David Kato: Lawyer Demands Speedy Trial in Letter to High Court Registrar

Published: June 24, 2011

Six months after the murder of gay rights activist, David Kato, a Ugandan lawyer has written to the Registrar of the High Court demanding a speedy trial.
Mr Francis Onyango, Kato’s lawyer, told Behind the Mask on Thursday June 23, that [if the case took any longer] prosecution witnesses to the case were likely to forget the sequence of events or relocate to other areas in the country. He explained that he had chosen to write to the Registrar in Jinja town because the Mukono High Court where the case is expected to be heard is under the Jinja High Court jurisdiction registry.

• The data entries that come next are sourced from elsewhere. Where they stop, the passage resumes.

[src/rtl/demux_2_32_buf.sv]
// Buffered 1-to-2 demux: each accepted 32-bit word goes to channel A (in_sel=1) or B (in_sel=0),
// each channel with its own 2-entry FIFO. Define DEMUX_STATS_EN for per-channel pop counters.
module demux_2_32_buf (
  input  logic        clk,
  input  logic        rst,
  input  logic        in_valid,
  output logic        in_ready,
  input  logic [31:0] in_data,
  input  logic        in_sel,
  output logic        a_valid,
  input  logic        a_ready,
  output logic [31:0] a_data,
  output logic        b_valid,
  input  logic        b_ready,
  output logic [31:0] b_data
`ifdef DEMUX_STATS_EN
  ,
  output logic [15:0] a_count,
  output logic [15:0] b_count
`endif
);

  localparam int DATA_W = 32;
  localparam int CH_A   = 0;
  localparam int CH_B   = 1;

  logic [DATA_W-1:0] mem_p0 [2][2];
  logic [1:0]        occ_p0 [2];
  logic              wptr_p0 [2];
  logic              rptr_p0 [2];

  logic [1:0] vld_p0;
  logic [1:0] rdy;
  logic [1:0] push;
  logic [1:0] pop;

  // Acceptance looks only at occupancy, never at consumer ready, so a full
  // channel refuses a push even in a cycle where it also pops.
  assign in_ready     = in_sel ? (occ_p0[CH_A] != 2'd2) : (occ_p0[CH_B] != 2'd2);
  assign push[CH_A]   = in_valid & in_ready & in_sel;
  assign push[CH_B]   = in_valid & in_ready & ~in_sel;
  assign vld_p0[CH_A] = (occ_p0[CH_A] != 2'd0);
  assign vld_p0[CH_B] = (occ_p0[CH_B] != 2'd0);
  assign rdy[CH_A]    = a_ready;
  assign rdy[CH_B]    = b_ready;
  assign pop          = vld_p0 & rdy;

  // Stage p0: FIFO control state
  always_ff @(posedge clk) begin
    if (rst) begin
      for (int c = 0; c < 2; c++) begin
        occ_p0[c]  <= 2'd0;
        wptr_p0[c] <= 1'b0;
        rptr_p0[c] <= 1'b0;
      end
    end else begin
      for (int c = 0; c < 2; c++) begin
        if (push[c]) wptr_p0[c] <= ~wptr_p0[c];
        if (pop[c])  rptr_p0[c] <= ~rptr_p0[c];
        case ({push[c], pop[c]})
          2'b10:   occ_p0[c] <= occ_p0[c] + 2'd1;
          2'b01:   occ_p0[c] <= occ_p0[c] - 2'd1;
          default: occ_p0[c] <= occ_p0[c];
        endcase
      end
    end
  end

  always_ff @(posedge clk) begin
    for (int c = 0; c < 2; c++) begin
      if (push[c]) mem_p0[c][wptr_p0[c]] <= in_data;
    end
  end

  assign a_valid = vld_p0[CH_A];
  assign b_valid = vld_p0[CH_B];
  assign a_data  = vld_p0[CH_A] ? mem_p0[CH_A][rptr_p0[CH_A]] : '0;
  assign b_data  = vld_p0[CH_B] ? mem_p0[CH_B][rptr_p0[CH_B]] : '0;

`ifdef DEMUX_STATS_EN
  logic [15:0] cnt_p0 [2];

  always_ff @(posedge clk) begin
    if (rst) begin
      cnt_p0[CH_A] <= 16'h0;
      cnt_p0[CH_B] <= 16'h0;
    end else begin
      for (int c = 0; c < 2; c++) begin
        if (pop[c]) cnt_p0[c] <= cnt_p0[c] + 16'h1;
      end
    end
  end

  assign a_count = cnt_p0[CH_A];
  assign b_count = cnt_p0[CH_B];
`endif

endmodule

Mr Onyango said, the Registrar should take into account the circumstances surrounding Mr. Kato’s death and fix the hearing in the next Criminal season of the high court criminal session. It is not known when the criminal session will begin, although it had earlier been anticipated to start in April this year.
The main suspect, Mr Nsubuga Sydney was charged with Mr Kato’s murder, which is thought to have taken place at Kato’s home in Mukono district, about 25 km east of Kampala.
Judicial officers, who spoke on condition of anonymity because they are not allowed to make media statements, said there was a back log of election petitions in Uganda’s country court systems resulting from February’s General Election and that these were overwhelming Uganda’s court system.
However, other lawyers said it was most likely the criminal court season would begin in July when courts receive a financial disbursement at the beginning of the government’s fiscal year. Courts need money from government to facilitate witnesses coming to court.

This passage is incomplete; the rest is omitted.